I want to configure a HttpClient
to have a default authorization header that results from an async call like this:
builder.Services.AddHttpClient("client", (serviceProvider, client) =>
{
client.DefaultRequestHeaders.Authorization =
serviceProvider.GetService<IAuthProvider>()?.GetAuthHeaderAsync().Result;
});
Is it ok to call Task.Result
in configuration methods that do not support async delegates? or should I do this:
builder.Services.AddHttpClient("client", async (serviceProvider, client) =>
{
client.DefaultRequestHeaders.Authorization =
await serviceProvider.GetService<IAuthProvider>()?.GetAuthHeaderAsync();
});
- When I do this second option I'm getting a warning: Avoid using 'async' lambda when delegate type returns 'void'
CodePudding user response:
Dependency injection is one place where the "use async all the way" general advice isn't applicable, since no DI/IoC container supports asynchronous resolution.
One way to work around this is to use "asynchronous factory" types; i.e., you define an HttpClient
factory that can asynchronously produce a client on demand.
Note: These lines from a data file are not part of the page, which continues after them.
==> flow/design.v (excerpt) <==
module conv (
input [4:0] stride,
input  conv_enable, 
output reg [18:0] address1 , address2, write_address,
output reg end_reach, full_conv_end, dot_sum_end,
input clk,
input reset,
input [9:0] w1 ,h1,w2,h2,
output reg [9:0] width, height
  );
For scale: roughly 3,500 cells after synthesis, ~0.025 mm² of cells after synthesis.
clock: 6.58 ns
lec_check: 0
abc_area: 1
cap_margin: 20
core_aspect_ratio: 0.5
core_margin: 2
core_utilization: 66
cts_cluster_diameter: 252
cts_cluster_size: 96
place_density: 0.35
setup_slack_margin: -0.65
slew_margin: 20
tns_end_percent: 5
run.sh (not shown) runs the stock make flow with config.mk's settings and CLKGATE_MAP_FILE=.
The baseline ran to the end with violations: setup timing.
Then changed:
==> flow/config.mk (replaced) <==
export PLATFORM = sky130hd
export DESIGN_NAME = conv
export DESIGN_NICKNAME = conv
export VERILOG_FILES = /design/flow/design.v
export SDC_FILE = /design/flow/constraint.sdc
export NUM_CORES = 4
export LEC_CHECK = 0
export CAP_MARGIN = 20
export CORE_MARGIN = 2
export CORE_UTILIZATION = 40
export SLEW_MARGIN = 20
==> flow/constraint.sdc (replaced) <==
create_clock -name core_clock -period 11.0 [get_ports {clk}]
set_input_delay 2.2000 -clock core_clock [delete_from_list [all_inputs] [get_ports {clk}]]
set_output_delay 2.2000 -clock core_clock [all_outputs]
set_load 0.01 [all_outputs]
What happened: With this change the flow completed with no timing, DRC or antenna violations. Global-route usage came out lower by 19 points. Synthesized area came out lower by a few percent. Core utilization came out lower by 41 points. Cell count came out lower by about a fifth. Power came out lower by well over a third. Count of clock-buffer cells in the layout came out lower by 2. Hold slack is worse by 0.0060 ns. Final area came out lower by about a fifth.
[flow/run.sh]
#!/bin/bash
# the make line also repeats each setting of config.mk as NAME=value (left out here)
make -C /OpenROAD-flow-scripts/flow DESIGN_CONFIG=/design/flow/config.mk WORK_HOME=/design/flow/orfs CLKGATE_MAP_FILE= finish
[flow/config.mk]
export PLATFORM = sky130hd
export DESIGN_NAME = module_mini_cpu
export DESIGN_NICKNAME = module_mini_cpu
export VERILOG_FILES = /design/flow/design.v
export SDC_FILE = /design/flow/constraint.sdc
export NUM_CORES = 4
export LEC_CHECK = 0
export ABC_AREA = 1
export CAP_MARGIN = 20
export CORE_ASPECT_RATIO = 0.72
export CORE_MARGIN = 2
export CORE_UTILIZATION = 72
export CTS_CLUSTER_DIAMETER = 298
export PLACE_DENSITY = 0.6
export SLEW_MARGIN = 20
Another approach is to just do DI/IoC injection synchronously, usually blocking on all asynchronous construction at startup time, before the application has actually started.
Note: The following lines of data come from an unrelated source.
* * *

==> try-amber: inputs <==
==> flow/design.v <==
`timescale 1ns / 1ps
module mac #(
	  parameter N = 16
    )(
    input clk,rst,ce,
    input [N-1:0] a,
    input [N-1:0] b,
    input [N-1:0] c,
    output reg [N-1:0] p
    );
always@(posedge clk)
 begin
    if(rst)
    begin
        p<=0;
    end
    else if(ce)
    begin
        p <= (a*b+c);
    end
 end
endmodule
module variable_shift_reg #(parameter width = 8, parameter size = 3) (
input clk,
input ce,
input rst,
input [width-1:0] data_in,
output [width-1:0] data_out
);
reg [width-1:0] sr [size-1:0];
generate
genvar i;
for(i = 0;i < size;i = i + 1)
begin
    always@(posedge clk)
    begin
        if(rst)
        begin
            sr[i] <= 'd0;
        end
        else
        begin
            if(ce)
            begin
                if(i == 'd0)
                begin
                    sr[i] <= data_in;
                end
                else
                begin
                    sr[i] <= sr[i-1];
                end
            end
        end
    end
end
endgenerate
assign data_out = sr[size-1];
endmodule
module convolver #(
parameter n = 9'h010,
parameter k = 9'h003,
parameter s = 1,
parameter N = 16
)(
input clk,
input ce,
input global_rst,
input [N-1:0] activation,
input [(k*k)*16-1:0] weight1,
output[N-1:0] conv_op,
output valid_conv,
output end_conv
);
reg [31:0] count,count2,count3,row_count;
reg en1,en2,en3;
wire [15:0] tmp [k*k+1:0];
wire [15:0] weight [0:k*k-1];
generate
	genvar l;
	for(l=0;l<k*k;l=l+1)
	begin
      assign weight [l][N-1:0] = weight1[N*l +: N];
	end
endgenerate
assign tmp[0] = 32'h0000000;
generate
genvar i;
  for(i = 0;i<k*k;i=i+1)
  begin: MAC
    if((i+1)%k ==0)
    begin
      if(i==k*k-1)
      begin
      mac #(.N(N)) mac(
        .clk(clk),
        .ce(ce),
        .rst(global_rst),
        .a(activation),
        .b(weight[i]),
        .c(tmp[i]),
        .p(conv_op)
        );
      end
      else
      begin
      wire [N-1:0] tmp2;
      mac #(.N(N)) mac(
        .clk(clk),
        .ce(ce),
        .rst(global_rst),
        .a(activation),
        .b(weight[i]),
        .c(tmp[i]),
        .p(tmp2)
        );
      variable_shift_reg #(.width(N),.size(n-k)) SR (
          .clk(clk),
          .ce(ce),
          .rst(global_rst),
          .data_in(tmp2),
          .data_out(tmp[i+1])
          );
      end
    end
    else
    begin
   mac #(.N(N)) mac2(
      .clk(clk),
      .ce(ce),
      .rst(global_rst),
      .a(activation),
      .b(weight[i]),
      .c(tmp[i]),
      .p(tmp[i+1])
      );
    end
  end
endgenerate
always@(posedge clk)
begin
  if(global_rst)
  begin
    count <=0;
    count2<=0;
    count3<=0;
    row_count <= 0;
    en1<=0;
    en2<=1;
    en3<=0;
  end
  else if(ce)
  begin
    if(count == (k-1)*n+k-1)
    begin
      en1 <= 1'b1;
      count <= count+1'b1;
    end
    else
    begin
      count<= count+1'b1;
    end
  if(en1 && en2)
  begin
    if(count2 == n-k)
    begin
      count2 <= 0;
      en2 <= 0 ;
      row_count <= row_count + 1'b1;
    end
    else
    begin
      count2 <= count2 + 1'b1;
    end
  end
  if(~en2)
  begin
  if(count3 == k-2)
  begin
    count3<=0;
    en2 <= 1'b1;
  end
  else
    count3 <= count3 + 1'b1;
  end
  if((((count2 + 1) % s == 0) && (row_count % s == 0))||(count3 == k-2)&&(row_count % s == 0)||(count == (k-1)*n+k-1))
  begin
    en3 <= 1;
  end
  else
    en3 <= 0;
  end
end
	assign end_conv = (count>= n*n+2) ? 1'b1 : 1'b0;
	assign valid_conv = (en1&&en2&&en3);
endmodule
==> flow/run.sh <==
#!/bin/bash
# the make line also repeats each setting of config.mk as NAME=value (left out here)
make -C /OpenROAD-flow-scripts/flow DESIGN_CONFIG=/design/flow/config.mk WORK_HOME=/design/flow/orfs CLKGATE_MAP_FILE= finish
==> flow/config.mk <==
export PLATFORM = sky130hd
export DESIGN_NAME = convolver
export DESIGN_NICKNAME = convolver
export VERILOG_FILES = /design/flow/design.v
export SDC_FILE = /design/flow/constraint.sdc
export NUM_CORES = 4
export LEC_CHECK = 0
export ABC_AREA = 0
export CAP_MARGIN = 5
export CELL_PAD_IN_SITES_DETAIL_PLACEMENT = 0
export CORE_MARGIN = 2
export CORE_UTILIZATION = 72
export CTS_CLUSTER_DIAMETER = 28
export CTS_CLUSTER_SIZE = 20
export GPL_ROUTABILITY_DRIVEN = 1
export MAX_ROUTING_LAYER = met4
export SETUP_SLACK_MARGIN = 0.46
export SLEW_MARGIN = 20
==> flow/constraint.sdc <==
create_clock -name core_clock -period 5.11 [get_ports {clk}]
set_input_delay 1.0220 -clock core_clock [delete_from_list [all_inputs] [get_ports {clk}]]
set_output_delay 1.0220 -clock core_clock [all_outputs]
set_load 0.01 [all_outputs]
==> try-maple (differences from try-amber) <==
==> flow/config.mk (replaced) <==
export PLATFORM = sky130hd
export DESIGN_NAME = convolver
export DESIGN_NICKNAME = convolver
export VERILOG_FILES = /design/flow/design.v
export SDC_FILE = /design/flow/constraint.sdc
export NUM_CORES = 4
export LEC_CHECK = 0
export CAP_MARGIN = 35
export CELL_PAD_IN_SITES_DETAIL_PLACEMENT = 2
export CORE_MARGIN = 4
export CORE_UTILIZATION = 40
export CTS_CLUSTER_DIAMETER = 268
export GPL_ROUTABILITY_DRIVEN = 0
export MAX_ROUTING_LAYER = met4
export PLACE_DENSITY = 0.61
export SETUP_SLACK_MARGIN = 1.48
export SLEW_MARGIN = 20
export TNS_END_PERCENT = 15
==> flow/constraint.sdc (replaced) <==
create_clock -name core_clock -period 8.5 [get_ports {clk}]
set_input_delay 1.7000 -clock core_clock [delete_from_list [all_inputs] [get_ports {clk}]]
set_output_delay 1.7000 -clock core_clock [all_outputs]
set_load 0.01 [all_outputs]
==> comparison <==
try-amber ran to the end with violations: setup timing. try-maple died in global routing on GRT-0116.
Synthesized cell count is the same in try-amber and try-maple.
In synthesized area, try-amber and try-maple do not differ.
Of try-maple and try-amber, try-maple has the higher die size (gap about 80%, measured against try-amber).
module equality_comparator(a, b, out);
input wire [3:0] a;
input wire [3:0] b;
output logic out;
logic [3:0] xor_out;
always_comb begin
    xor_out = a ^ b;
    out = ~xor_out[0] & ~xor_out[1] & ~xor_out[2] & ~xor_out[3];
end
endmodule
`default_nettype none
`timescale 1ns/1ps
module conway_cell(clk, rst, ena, state_0, state_d, state_q, neighbors);
input wire clk;
input wire rst;
input wire ena;
input wire state_0;
output logic state_d;
output logic state_q;
input wire [7:0] neighbors;
logic [3:0] sum;
eight_input_adder eight_input_adder_inst (.neighbors(neighbors), .sum(sum));
logic three_neighbors;
logic two_neighbors;
logic two_or_three_neighbors;
equality_comparator two_neighbors_comparator (.a(sum), .b(4'b0010), .out(two_neighbors));
equality_comparator three_neighbors_comparator (.a(sum), .b(4'b0011), .out(three_neighbors));
always_comb begin
	two_or_three_neighbors = three_neighbors | two_neighbors;
	state_d = (~ state_q & three_neighbors) | (state_q & two_or_three_neighbors);
end
always_ff @(posedge clk) begin : delay
	state_q <= rst ? state_0 : (ena ? state_d : state_q);
end 
endmodule
`default_nettype none  
module main(clk, rst, ena, state_0, cells);
parameter N = 16;  
parameter M = N + 2;  
input wire clk;
input wire rst;
input wire ena;
input wire [N*N-1:0] state_0;
output logic [N*N-1:0] cells;
wire [M*M-1:0] bordered_cells_q;  
wire [M*M-1:0] bordered_cells_d;
logic [M*M-1:0] bordered_cells_0;  
function int cell_index(int i, int j);
  cell_index = M*j + i;
endfunction
generate
  genvar i;
  genvar j;
  for (i = 0; i < M; i = i + 1) begin : cells_x
    for (j = 0; j < M; j = j + 1) begin : cells_y
      if ( (i > 0) && (i < (M-1)) && (j > 0) && (j < (M-1)) ) begin
        assign bordered_cells_0[cell_index(i, j)] = state_0[N*(j-1) + (i-1)];
        conway_cell CELL(
          .clk(clk), .rst(rst), .ena(ena),
          .neighbors({
            bordered_cells_q[cell_index(i-1, j-1)],
            bordered_cells_q[cell_index(i-1, j  )],
            bordered_cells_q[cell_index(i-1, j+1)],
            bordered_cells_q[cell_index(i  , j+1)],
            bordered_cells_q[cell_index(i+1, j+1)],
            bordered_cells_q[cell_index(i+1, j  )],
            bordered_cells_q[cell_index(i+1, j-1)],
            bordered_cells_q[cell_index(i  , j-1)]
          }),
          .state_0(bordered_cells_0[cell_index(i, j)]),
          .state_d(bordered_cells_d[cell_index(i, j)]),
          .state_q(bordered_cells_q[cell_index(i, j)])
        );
      end else begin  
        assign bordered_cells_0[cell_index(i,j)] = 1'b0;
        assign bordered_cells_q[cell_index(i,j)] = bordered_cells_0[cell_index(i,j)];
        assign bordered_cells_d[cell_index(i,j)] = 0;
      end
    end
  end
  for (i = 0; i < N; i = i + 1) begin : unborder
    always_comb begin
        cells[N*(i+1)-1:N*i] = bordered_cells_q[M*(i+2)-2:M*(i+1)+1];
    end
  end
endgenerate
endmodule
`default_nettype wire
A final approach is more advanced: you define a type that wraps all the APIs you need (with asynchronous signatures), and you hide the asynchronous initialization behind an async lazy (or a single-item async cache) within that type.
Regarding your specific use case, is the authentication header something that is only requested once, and remains constant for the rest of the app? If so, I would say to just synchronously block on it at startup. If it's something that can change, then you're probably better off handling authentication as a message handler, not at the point of constructing a client.